Requirement: What is needed is an exact copy of the lines in the listing below, from the one with "export IMPL_firstDrtPassIters=8" up to and including the one with "[run 2: layout make-up]", with no other lines.

Records provided:
-- -- --

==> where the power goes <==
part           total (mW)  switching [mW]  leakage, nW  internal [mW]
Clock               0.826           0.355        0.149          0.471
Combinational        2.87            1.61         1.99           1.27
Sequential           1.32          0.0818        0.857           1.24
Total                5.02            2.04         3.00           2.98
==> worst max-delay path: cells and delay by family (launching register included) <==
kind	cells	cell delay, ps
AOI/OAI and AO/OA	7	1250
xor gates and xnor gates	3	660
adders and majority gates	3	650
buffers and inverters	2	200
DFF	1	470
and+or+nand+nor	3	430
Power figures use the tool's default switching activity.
File: config.mk
export PLATFORM = sky130hd
export DESIGN_NAME = drb_span_mask
export DESIGN_NICKNAME = d
export VERILOG_FILES = /design/src/rtl/drb_pkg.sv /design/src/rtl/drb_span_mask.sv
export SDC_FILE = /design/constraint.sdc
export NUM_CORES = 1
export LEC_CHECK = 0
export BUFFER_PORTS_ARGS = -buffer_cell sky130_fd_sc_hd__clkbuf_2
export CAP_MARGIN = 25
export CELL_PAD_IN_SITES_DETAIL_PLACEMENT = 0
export CELL_PAD_IN_SITES_GLOBAL_PLACEMENT = 1
export CORE_MARGIN = 4
export CORE_UTILIZATION = 37
export DETAILED_ROUTE_END_ITERATION = 8
export PLACE_DENSITY_LB_ADDON = 0.12
export SYNTH_ARGS = -nofsm -noshare
export SYNTH_HDL_FRONTEND = slang
export SYNTH_SLANG_ARGS = --single-unit
File: constraint.sdc
create_clock -name vclk -period 10.95
set_clock_uncertainty 0.05 [all_clocks]
set_input_delay 2.19 -clock vclk [all_inputs]
set_output_delay 2.19 -clock vclk [all_outputs]
set_load 0.01 [all_outputs]
--- config.mk ---
export PLATFORM = sky130hd
export DESIGN_NAME = sfes_state_mem
export DESIGN_NICKNAME = d
export VERILOG_FILES = /design/src/hw/rtl/sfes_pkg.sv /design/src/hw/rtl/sfes_state_mem.sv
export SDC_FILE = /design/constraint.sdc
export NUM_CORES = 1
export LEC_CHECK = 0
export BUFFER_PORTS_ARGS = -buffer_cell sky130_fd_sc_hd__buf_4
export CAP_MARGIN = 5
export CORE_ASPECT_RATIO = 0.5
export CORE_UTILIZATION = 45
export CTS_BUF_LIST = sky130_fd_sc_hd__clkbuf_8
export DETAILED_ROUTE_END_ITERATION = 8
export MAX_ROUTING_LAYER = met4
export PLACE_DENSITY = 0.68
export SYNTH_ARGS = -nofsm -noshare
export SYNTH_HDL_FRONTEND = slang
export SYNTH_SLANG_ARGS = --single-unit
--- constraint.sdc ---
create_clock -name clk_i -period 1.6 [get_ports clk_i]
set_input_delay 0.16 -clock clk_i [delete_from_list [all_inputs] [get_ports clk_i]]
set_output_delay 0.16 -clock clk_i [all_outputs]
set_load 0.1 [all_outputs]
--- src/hw/rtl/sfes_pkg.sv ---
// Shared types, widths and helpers for the state-feedback Euler step block.
// Used by the channel interfaces, the state memory and the top level.
`timescale 1ns / 1ps
`default_nettype none

package sfes_pkg;

  localparam int STATE_COUNT = 4;
  localparam int DATA_WIDTH  = 16;
  localparam int FRAC_BITS   = 8;
  localparam int IDX_W       = $clog2(STATE_COUNT);

  localparam int CFG_IDX_W  = 3;
  localparam int CFG_DATA_W = 64;
  localparam int TS_W       = 16;
  localparam logic [TS_W-1:0] TS_RESET = TS_W'(655);

  // Datapath widths; every intermediate is exact up to the rounding points.
  localparam int AS_W   = DATA_WIDTH + FRAC_BITS;
  localparam int BK_W   = 2 * DATA_WIDTH;
  localparam int M_W    = ((AS_W > BK_W) ? AS_W : BK_W) + 1;
  localparam int E_W    = DATA_WIDTH + 1;
  localparam int P_W    = M_W + E_W;
  localparam int ACC_W  = P_W + $clog2(STATE_COUNT);
  localparam int RATE_W = ACC_W + 1 - 2 * FRAC_BITS;
  localparam int TP_W   = RATE_W + TS_W + 1;
  localparam int DL_W   = TP_W + 1 - TS_W;
  localparam int V_W    = DL_W + 1;

  localparam logic [ACC_W:0] RND_ACC = ((ACC_W + 1)'(1) << (2 * FRAC_BITS)) >> 1;
  localparam logic [TP_W:0]  RND_TS  = ((TP_W + 1)'(1) << TS_W) >> 1;

  typedef logic signed [DATA_WIDTH-1:0] data_t;
  typedef logic [IDX_W-1:0]             idx_t;

  typedef enum logic [CFG_IDX_W-1:0] {
    REG_A_ROW0,
    REG_A_ROW1,
    REG_A_ROW2,
    REG_A_ROW3,
    REG_B_COLUMN,
    REG_K_GAINS,
    REG_SETPOINTS,
    REG_SAMPLE_PERIOD
  } cfg_reg_e;

  // Request bundle from the sequencer to the state memory.
  typedef struct packed {
    logic  we;
    idx_t  waddr;
    data_t wdata;
    logic  re;
    idx_t  raddr;
  } mem_req_t;

  // Coefficient j of a packed register sits in bits [16j+15 : 16j].
  function automatic data_t coef(input logic [CFG_DATA_W-1:0] r, input idx_t j);
    return data_t'(r[j*DATA_WIDTH +: DATA_WIDTH]);
  endfunction

endpackage

`default_nettype wire

--- src/hw/rtl/sfes_state_mem.sv ---
// State vector storage: one write port, one read port, registered read data.
// Entries read as zero until first written. Depends on sfes_pkg.
`timescale 1ns / 1ps
`default_nettype none

module sfes_state_mem (
  input  wire logic               clk_i,
  input  wire logic               rst_ni,
  input  wire sfes_pkg::mem_req_t req_i,
  output sfes_pkg::data_t         rd_data_o
);

  sfes_pkg::data_t                    mem_q [sfes_pkg::STATE_COUNT];
  logic [sfes_pkg::STATE_COUNT-1:0]   vld_q;
  sfes_pkg::data_t                    rd_q;

  always_ff @(posedge clk_i) begin
    if (req_i.we) begin
      mem_q[req_i.waddr] <= req_i.wdata;
    end
  end

  always_ff @(posedge clk_i or negedge rst_ni) begin
    if (!rst_ni) begin
      vld_q <= '0;
    end else if (req_i.we) begin
      vld_q[req_i.waddr] <= 1'b1;
    end
  end

  always_ff @(posedge clk_i) begin
    if (req_i.re) begin
      rd_q <= vld_q[req_i.raddr] ? mem_q[req_i.raddr] : '0;
    end
  end

  assign rd_data_o = rd_q;

endmodule

`default_nettype wire

# Word level (Yosys, flattened, before mapping)
# Memories as Yosys holds them, arrays and structs flattened. A register that Yosys moved wholly into a read port is not among the register bits.
# Cells that the tools add are included.
[word_totals] register_bits=4 mem_bits_rw=64 mem_count=1
[mem_list] memory="mem_q" depth=4 width=16 rd=1 rd_ports_with_merged_regs=1 write_ports=1 line="sfes_state_mem.sv:13" rtl="sfes_pkg::data_t mem_q [sfes_pkg::STATE_COUNT];"
[classes] order_cmp=3 muxes=6 bitwise_logic=1 reduce_logical=2
[ops] cell="2-bit by 3-bit < comparator with 1-bit output, second input constant" count=2
[ops] cell="1-bit 2-to-1 mux" count=4
[ops] cell="4-bit bitwise OR" count=1
[ops] cell="1-bit binary-select mux with 2-bit select" count=1
[ops] cell="1-bit demux with 2-bit select" count=1
[ops] cell="2-bit by 1-bit >= comparator with 1-bit output, second input constant" count=1
[ops] cell="1-bit logical AND" count=1
[ops] cell="1-bit logical NOT" count=1

# Logic depth before layout (Yosys ltp)
# Gate-level depths: netlist of run 1.
[logic_depth] word_depth=5 depth_mapped=4 depth_no_buf=2

# Least setup slack after synthesis of run 1
# OpenSTA, ideal clock, no wires.
[synth_path] kind="input to register" start="input port req_i[20] in the netlist's numbering" end="memory mem_q[0][0] in the netlist's numbering (enable)" t_arrival_ns=1.445 t_required_ns=1.186 path_slack_ns=-0.259 cell_stages=1 path_buffers=0 cell_sequence="nor3b_1"
[synth_rtl] element="start: declaration" line="sfes_state_mem.sv:9" rtl="input wire sfes_pkg::mem_req_t req_i,"
[synth_rtl] element="end: declaration" line="sfes_state_mem.sv:13"
# No word-level cell before the write port.

# Final worst setup path of run 1
[layout_path] start="register vld_q[3] in the netlist's numbering" end="register rd_q[6] (netlist: rd_data_o[6]) (read register of mem_q), data pin"
[layout_between] elab_chain_cells=3
[layout_rtl] element="start: declaration" line="sfes_state_mem.sv:14" rtl="logic [sfes_pkg::STATE_COUNT-1:0] vld_q;"
[layout_rtl] element="start signal: assignment" line="sfes_state_mem.sv:25" rtl="vld_q <= '0;"
[layout_rtl] element="start signal: indexed assignment" line="sfes_state_mem.sv:27" rtl="vld_q[req_i.waddr] <= 1'b1;"
[layout_rtl] element="1-bit binary-select mux with 2-bit select" line="sfes_state_mem.sv:33" rtl="rd_q <= vld_q[req_i.raddr] ? mem_q[req_i.raddr] : '0;"
[layout_rtl] element="1-bit 2-to-1 mux (implied by the code)" line="sfes_state_mem.sv:33"
[layout_rtl] element="1-bit logical NOT (no line)"
[layout_rtl] element="end: declaration" line="sfes_state_mem.sv:15" rtl="sfes_pkg::data_t rd_q;"
# No other way between the ends. The select of a mux whose other input is x is not followed.
# A chain may end at the register's enable or synchronous reset.

==> flow_metrics.env, run 1 <==
export IMPL_status="complete, no violations"
export IMPL_clk_path_buf_depth=2
export IMPL_syn_to_final_growth_pct=19.8
export IMPL_reg2reg_slack_ns=0.10
export IMPL_period_share_pct=93.5
export IMPL_grt_max_degree=18
export IMPL_reg2reg_to="rd_data_o[6]"
export IMPL_worst_pin_slew_ns=0.335
export IMPL_vias=1402
export IMPL_synthTopCellsByCount="edfxtp_1 (80), and2_1 (16), mux4_1 (16), dfrtp_1 (4)"
export IMPL_worstPathRequired_ns=1.70
export IMPL_hold_start="req_i[12]"
export IMPL_peakVddDrop_mv=0.417
export IMPL_power_density_mw_per_mm2=1190
export IMPL_ys_ff_latch=84
export IMPL_initialDrtViolationCount=115
export IMPL_place_detailed_hpwl_um=2950
export IMPL_post_cts_buffers=0
export IMPL_critPathBufInv=0
export IMPL_cts_max_level=3
export IMPL_timing_rr_start="vld_q[3]"
export IMPL_cts_sinks=84
export IMPL_rsz0062_at_grt="no"
export IMPL_worstRegToRegCells=2
export IMPL_die_area_mm2=0.00738
export IMPL_ys_types=15
export IMPL_clkTransAtPathRegs_ns=0.08
export IMPL_hold_class="input pin to register"
export IMPL_path_class="register to register"
export IMPL_final_max_slew_violation_count=0
export IMPL_start_kind="register"
export IMPL_synth_edff_count=80
export IMPL_cp_max_fo=16
export IMPL_top_level_ports=40
export IMPL_critPathSlowestCell="mux4_2"
export IMPL_routabilityCongestion=0.646
export IMPL_cts_buffers=9
export IMPL_synth_area_mm2=0.00316
export IMPL_netlist_top_cells_area="edfxtp_1 (76%), mux4_1 (13%), and2_1 (3.2%)"
export IMPL_fin_tns_setup_ns=0
export IMPL_rows=21
export IMPL_cts_tree="yes"
export IMPL_gr_total_overflow=0
export IMPL_yosysTopAreaCellShare_pct=76.0
export IMPL_track_usage_pct=14.7
export IMPL_worstSkewPairLatency_ns=0.34
export IMPL_crit_arrival_ns=1.60
export IMPL_antenna_found_initial=0
export IMPL_synthMostInstantiatedCell="edfxtp_1"
export IMPL_cts_root_buffer_cell="clkbuf_8"
export IMPL_slew_headroom_pct=77.7
export IMPL_yosys_area_top_type="edfxtp_1"
export IMPL_period_minus_slack_ns=1.50
export IMPL_finalHoldViolations=0
export IMPL_die_w_um=121
export IMPL_setup_viol=0
export IMPL_drtAntennaViolNets=0
export IMPL_fin_skew_ns=0.00798
export IMPL_firstDrtPassIters=4
export IMPL_max_stage_delay_ns=0.66
export IMPL_total_power_mw=4.50
export IMPL_drc=0
export IMPL_drive_gt1_share_pct=32.5
export IMPL_syn_avg_cell_area_um2=24.1
export IMPL_async_flop_share_pct=4.76
export IMPL_avgViaCountPerCell=4.95
export IMPL_wire_per_inst_um=17.2
export IMPL_io_buffer_count=39
export IMPL_routed_wl_um=4870
export IMPL_cpLargestDelayFamily="multiplexers"
export IMPL_initial_core_util_pct=47.0
export IMPL_hold_depth=1
export IMPL_synth_ff_type="edfxtp_1"
export IMPL_die_y_um=61.3
export IMPL_path_cells="mux4_2, and2_1"
export IMPL_p_leak_nw=1.36
export IMPL_endpoint_kind="register"
export IMPL_diodes=0
export IMPL_grt_pass1_wl_um=7090
export IMPL_yosysSeqAreaShare_pct=79.2
export IMPL_fillers=515
export IMPL_grt_pass1_vias=1323
export IMPL_holdPathEnd="mem_q[0][9]"
export IMPL_yosys_warnings=0
export IMPL_cap_violations=0
export IMPL_synthCells=131
export IMPL_mappedNetlistNets=155
export IMPL_max_freq_mhz=668
export IMPL_core_area_mm2=0.00673
export IMPL_nets=210
## stage by stage
stage | instance area, µm² | instances | hold WS (ns) | setup WS, ns | utilization, %
2_1_floorplan | 3170 | 131 | -0.136 | 0.221 | -
3_3_place_gp | 3560 | 263 | -0.0400 | 0.107 | 52.9
3_5_place_dp | 3560 | 263 | -0.0367 | 0.102 | 52.9
4_1_cts | 3780 | 282 | 0.00210 | 0.0945 | 56.2
5_1_grt | 3790 | 283 | 0.00121 | 0.0587 | 56.3
6_report | 3790 | 283 | 0.0121 | 0.103 | 56.3
## registers in the layout, indices dropped and copies added (netlist names)
signal / flops
mem_q: 64
rd_data_o: 16
vld_q: 4
## kinds of logic (layout without fill, tap and decap cells)
group,count (synthesis),in the layout,synth area share (%)
AO/OA/AOI/OAI,1,1,0.238
buffers and inverters,5,65,1.86
flip-flops,84,84,79.2
multiplexers,17,17,14.0
AND/OR/NAND/NOR,24,24,4.71
## power breakdown
group	switching (mW)	internal (mW)
combinational	0.366	0.169
sequential	0.0248	2.54
clock	0.659	0.739
## cell usage in the layout, fill, tap and decap left out
master         count
clkinv_2           1
nor2_1             1
bufinv_16          1
mux4_1            16
o21bai_1           1
dfrtp_1            4
nor3b_2            1
or2_2              3
buf_4             45
and3_1             1
dlygate4sd3_1      4
and3b_1            1
clkbuf_8          10
edfxtp_1          80
mux4_2             1
nand2_1            1
and2_1            16
inv_1              4
## area by class of cell
type	count	area, µm²	share of cell area [%]
Tap cell	92	115	3.04
Sequential cell	84	2500	66.1
Clock inverter	6	50.0	1.32
Clock buffer	10	138	3.63
Multi-Input combinational cell	42	604	16.0
Timing Repair Buffer	49	378	9.98
## routing by layer
layer,routed length [µm],up-vias,track usage [%]
met4,85,0,6.88
met3,249,11,5.09
met1,2260,692,18.2
met5,0,-,-
met2,2270,40,22.2
li1,-,659,-
## repair_timing
action / 4_1_cts / 5_1_grt
hold buffers: 3 / 1
resized for setup: 0 / 0
hold endpoints to repair: 12 / 4
## how the worst max path moves through the flow
stage                         from             to  slack (ns)  cells past startpoint
after floorplan           vld_q[3]   rd_data_o[0]        0.22                      3
after global placement    vld_q[2]  rd_data_o[11]        0.11                      2
after CTS                 vld_q[3]   rd_data_o[6]        0.09                      2
after detailed placement  vld_q[3]   rd_data_o[6]        0.10                      2
final                     vld_q[3]   rd_data_o[6]        0.10                      2
after global routing      vld_q[2]   rd_data_o[2]        0.06                      2
(Power assumes the default switching activity.)
==> run 2: changes to the inputs <==
CORE_ASPECT_RATIO = default   (was 0.5)
==> flow_metrics.env, run 2 (synthesized netlist as in run 1, its figures left out) <==
export IMPL_max_freq_mhz=685
export IMPL_internal_power_mw=3.59
export IMPL_p_seq_share_pct=54.6
export IMPL_setup_ws_ns=0.140
export IMPL_layout_common_cells="edfxtp_1 (80), buf_4 (44), mux4_1 (16), and2_1 (16), clkbuf_8 (9)"
export IMPL_nets=213
export IMPL_path_class="register to register"
export IMPL_holdWs_ns=0.0129
export IMPL_worstSkewPairLatency_ns=0.35
export IMPL_final_area_mm2=0.00385
export IMPL_routed_wl_um=4780
export IMPL_antenna_found_initial=0
export IMPL_cts_hold_buf=4
export IMPL_combPwrFrac_pct=11.5
export IMPL_cts_root_buffer_cell="clkbuf_8"
export IMPL_start_kind="register"
export IMPL_worst_pin_slew_ns=0.280
export IMPL_cts_sinks=84
export IMPL_initialDrtViolationCount=109
export IMPL_finalHoldViolations=0
export IMPL_gr_total_overflow=0
export IMPL_rows=30
export IMPL_cts_buffers=9
export IMPL_violations="DRC"
export IMPL_initial_core_util_pct=46.5
export IMPL_cp_max_fo=16
export IMPL_diodes=0
export IMPL_drtAntennaViolNets=0
export IMPL_cts_repair_resized=0
export IMPL_netSwitchingPower_mw=1.11
export IMPL_cpLargestDelayFamily="multiplexers"
export IMPL_syn_to_final_growth_pct=21.9
export IMPL_drive_gt1_share_pct=33.0
export IMPL_stdcell_count=290
export IMPL_period_share_pct=91.2
export IMPL_clkTransAtPathRegs_ns=0.08
export IMPL_peakVddDrop_mv=0.482
export IMPL_io_buffer_count=39
export IMPL_cts_tree="yes"
export IMPL_slew_headroom_pct=81.4
export IMPL_path_cells="mux4_2, and2_1"
export IMPL_largest_reg_flops=64
export IMPL_avgViaCountPerCell=4.81
export IMPL_grt_pass1_wl_um=7400
export IMPL_top_level_ports=40
export IMPL_rsz0062_at_grt="no"
export IMPL_grt_max_degree=18
export IMPL_die_w_um=85.8
export IMPL_max_stage_delay_ns=0.63
export IMPL_setup_viol=0
export IMPL_endpoint_kind="register"
export IMPL_power_density_mw_per_mm2=1220
export IMPL_p_leak_nw=1.38
export IMPL_place_detailed_hpwl_um=3080
export IMPL_period_minus_slack_ns=1.46
export IMPL_die_y_um=85.8
export IMPL_pre_cts_ws_ns=0.131
export IMPL_regMostFlops="mem_q"
export IMPL_grt_pass1_vias=1480
export IMPL_hold_class="input pin to register"
export IMPL_total_power_mw=4.70
export IMPL_final_common_cell="edfxtp_1"
export IMPL_cts_max_level=3
export IMPL_place_area_mm2=0.00356
export IMPL_die_area_mm2=0.00736
export IMPL_final_util_pct=56.7
export IMPL_vias=1394
export IMPL_wire_per_inst_um=16.5
export IMPL_clkPwrFrac_pct=33.9
export IMPL_final_max_slew_violation_count=0
export IMPL_core_area_mm2=0.00679
export IMPL_drc=1
export IMPL_critPathSlowestCell="mux4_2"
export IMPL_cap_violations=0
export IMPL_critPathBufInv=0
export IMPL_crit_arrival_ns=1.56
export IMPL_track_usage_pct=15.1
export IMPL_routabilityCongestion=0.721
export IMPL_clk_path_buf_depth=2
export IMPL_post_cts_buffers=0
export IMPL_worstPathRequired_ns=1.70
export IMPL_fin_tns_setup_ns=0
export IMPL_firstDrtPassIters=8
export IMPL_netSwitchingFraction_pct=23.6
export IMPL_fin_skew_ns=0.00975
export IMPL_status="finished, violations left"
export IMPL_post_place_cells=266
[run 2: cell types whose count changed in the layout (fill, tap and decap cells not counted), sizes merged]
cell | before | now
dlygate4sd3 | 4 | 8
clkinv | 1 | 3
clkbuf | 10 | 9
inv | 4 | 2
buf | 45 | 44
bufinv | 1 | 2
[run 2: worst paths after layout]
kind | startpoint | end | slack, ns | depth (start not counted)
worst max register to register | vld_q[3] | rd_data_o[1] | 0.14 | 2
min in group asynchronous | rst_ni | vld_q[2] | 0.14 | 2
worst min-delay path | req_i[5] | mem_q[2][2] | 0.01 | 1
worst min register to register | vld_q[1] | vld_q[1] | 0.47 | 1
max in group asynchronous | rst_ni | vld_q[0] | 1.35 | 2
worst max-delay path | vld_q[3] | rd_data_o[1] | 0.14 | 2
[run 2: layout make-up]
| class | instances | area [µm²] |
|---|---|---|
| clock buffer | 9 | 124 |
| clock inverter | 7 | 91.3 |
| fill | 491 | 2940 |
| multi-input combinational | 42 | 604 |
| sequential | 84 | 2500 |
| tap | 96 | 120 |
| timing repair buffer | 52 | 410 |
[run 2: routing by layer]
| metal | GRT usage [%] | wire length (µm) | vias to the layer above |
|---|---|---|---|
| met2 | 26.5 | 2760 | 29 |
| met5 | - | 0 | - |
| met4 | 10.0 | 83 | 0 |
| met1 | 15.2 | 1820 | 696 |
| li1 | - | - | 660 |
| met3 | 3.08 | 121 | 9 |
[run 2: power groups by stage]
stage	registers, mW	clock network, mW	logic [mW]
after global placement	2.61	0	0.517
after floorplan	2.85	0	0.129
after CTS	2.57	1.62	0.536
after detailed placement	2.62	0	0.529
final	2.57	1.59	0.539
after global routing	2.57	1.72	0.565
==> run 3: changes to the inputs <==
BUFFER_PORTS_ARGS = -buffer_cell sky130_fd_sc_hd__buf_2   (was -buffer_cell sky130_fd_sc_hd__buf_4)
GPL_ROUTABILITY_DRIVEN = 0   (was default)
SLEW_MARGIN = 20   (was default)
==> flow_metrics.env, run 3 (synthesized netlist as in run 1, its figures left out) <==
export IMPL_status="finished, violations left"
export IMPL_violations="DRC"
export IMPL_multi_input_area_um2=604
export IMPL_worst_pin_slew_ns=0.497
export IMPL_final_max_slew_violation_count=0
export IMPL_holdWs_ns=0.0316
export IMPL_setup_viol=0
export IMPL_clk_path_buf_depth=2
export IMPL_gr_total_overflow=0
export IMPL_fin_skew_ns=0.00516
export IMPL_clkTransAtPathRegs_ns=0.08
export IMPL_drc=1
export IMPL_place_detailed_hpwl_um=3130
export IMPL_hold_class="input pin to register"
export IMPL_antenna_found_initial=0
export IMPL_drive_gt1_share_pct=34.2
export IMPL_syn_to_final_growth_pct=18.2
export IMPL_wire_per_inst_um=16.9
export IMPL_rsz0062_at_grt="no"
export IMPL_die_y_um=85.8
export IMPL_top_level_ports=40
export IMPL_largest_reg_flops=64
export IMPL_pre_cts_ws_ns=0.132
export IMPL_endpoint_kind="register"
export IMPL_drtAntennaViolNets=0
export IMPL_worstPathRequired_ns=1.69
export IMPL_nets=209
export IMPL_grt_pass1_vias=1473
export IMPL_stdcell_count=286
export IMPL_cts_repair_resized=0
export IMPL_post_cts_buffers=0
export IMPL_regMostFlops="mem_q"
export IMPL_cp_max_fo=16
export IMPL_finalHoldViolations=0
export IMPL_firstDrtPassIters=7
export IMPL_cts_max_level=3
export IMPL_fin_tns_setup_ns=0
export IMPL_initialDrtViolationCount=104
export IMPL_grt_pass1_wl_um=7660
export IMPL_crit_arrival_ns=1.58
export IMPL_post_place_cells=269
export IMPL_worstSkewPairLatency_ns=0.34
export IMPL_cts_tree="yes"
export IMPL_vias=1432
export IMPL_cts_buffers=9
export IMPL_period_minus_slack_ns=1.48
export IMPL_initial_core_util_pct=46.5
export IMPL_rows=30
export IMPL_cap_violations=0
export IMPL_grt_max_degree=18
export IMPL_layout_common_cells="edfxtp_1 (80), buf_2 (39), mux4_1 (16), and2_1 (16), clkbuf_8 (9)"
export IMPL_track_usage_pct=15.5
export IMPL_avgViaCountPerCell=5.01
export IMPL_setup_ws_ns=0.116
export IMPL_die_w_um=85.8
export IMPL_power_density_mw_per_mm2=1280
export IMPL_period_share_pct=92.8
export IMPL_fillers=503
export IMPL_max_freq_mhz=674
export IMPL_final_common_cell="edfxtp_1"
export IMPL_io_buffer_count=39
export IMPL_reg2reg_slack_ns=0.12
export IMPL_die_area_mm2=0.00736
export IMPL_diodes=0
export IMPL_path_class="register to register"
export IMPL_peakVddDrop_mv=0.631
export IMPL_p_leak_nw=1.34
export IMPL_regArea_mm2=0.00250
export IMPL_slew_headroom_pct=67.1
export IMPL_routed_wl_um=4830
export IMPL_core_area_mm2=0.00679
export IMPL_start_kind="register"
export IMPL_cts_root_buffer_cell="clkbuf_8"
export IMPL_cts_sinks=84
[run 3: changes by cell type in the layout (fill, tap and decap cells not counted), sizes merged]
cell	change
inv	-1
dlygate4sd3	-7
bufinv	+1
buf	+3
[run 3: report_power, final]
group / internal, mW / switching (mW)
sequential: 2.54 / 0.0252
combinational: 0.135 / 0.366
clock: 1.02 / 0.682
total: 3.69 / 1.07
[run 3: worst paths after layout]
check / start / endpoint / depth (start not counted)
worst max-delay path: vld_q[0] / rd_data_o[14] / 2
worst min-delay path: req_i[18] / mem_q[2][15] / 1
worst max register to register: vld_q[0] / rd_data_o[14] / 2
worst min register to register: vld_q[3] / vld_q[3] / 1
max in group asynchronous: rst_ni / vld_q[0] / 2
min in group asynchronous: rst_ni / vld_q[1] / 2
[run 3: metrics by stage]
stage	utilization (%)	power (mW)	cell area (µm²)
finish	55.0	4.76	3730
detailed placement	51.4	3.12	3490
global route	55.0	4.94	3730
floorplan	-	2.98	3170
global placement	51.4	3.10	3490
CTS	55.0	4.81	3730
[run 3: worst max-delay path: stages, from the launching register on]
cell and delay, ns:
dfrtp_1 0.39, mux4_2 0.63, and2_1 0.22
[run 3: area by class of cell]
| cell class | count | share of cell area (%) |
|---|---|---|
| multi-input cells | 42 | 16.2 |
| repair buffers | 48 | 7.44 |
| well taps | 96 | 3.22 |
| clock buffers | 9 | 3.32 |
| flip-flops and latches | 84 | 67.0 |
| clock inverters | 7 | 2.85 |
[run 3: layer usage]
layer	GRT usage, %	share of wire, %	vias up
met2	25.5	55	35
met3	5.39	3.7	3
met4	6.36	0.64	0
li1	-	-	654
met5	-	0	-
met1	17.5	41	740
[run 3: repair_timing]
action	4_1_cts	5_1_grt
setup endpoints to repair	0	0
hold buffers	1	0
hold endpoints to repair	4	0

-- -- --

Result of the task:
export IMPL_firstDrtPassIters=8
export IMPL_netSwitchingFraction_pct=23.6
export IMPL_fin_skew_ns=0.00975
export IMPL_status="finished, violations left"
export IMPL_post_place_cells=266
[run 2: cell types whose count changed in the layout (fill, tap and decap cells not counted), sizes merged]
cell | before | now
dlygate4sd3 | 4 | 8
clkinv | 1 | 3
clkbuf | 10 | 9
inv | 4 | 2
buf | 45 | 44
bufinv | 1 | 2
[run 2: worst paths after layout]
kind | startpoint | end | slack, ns | depth (start not counted)
worst max register to register | vld_q[3] | rd_data_o[1] | 0.14 | 2
min in group asynchronous | rst_ni | vld_q[2] | 0.14 | 2
worst min-delay path | req_i[5] | mem_q[2][2] | 0.01 | 1
worst min register to register | vld_q[1] | vld_q[1] | 0.47 | 1
max in group asynchronous | rst_ni | vld_q[0] | 1.35 | 2
worst max-delay path | vld_q[3] | rd_data_o[1] | 0.14 | 2
[run 2: layout make-up]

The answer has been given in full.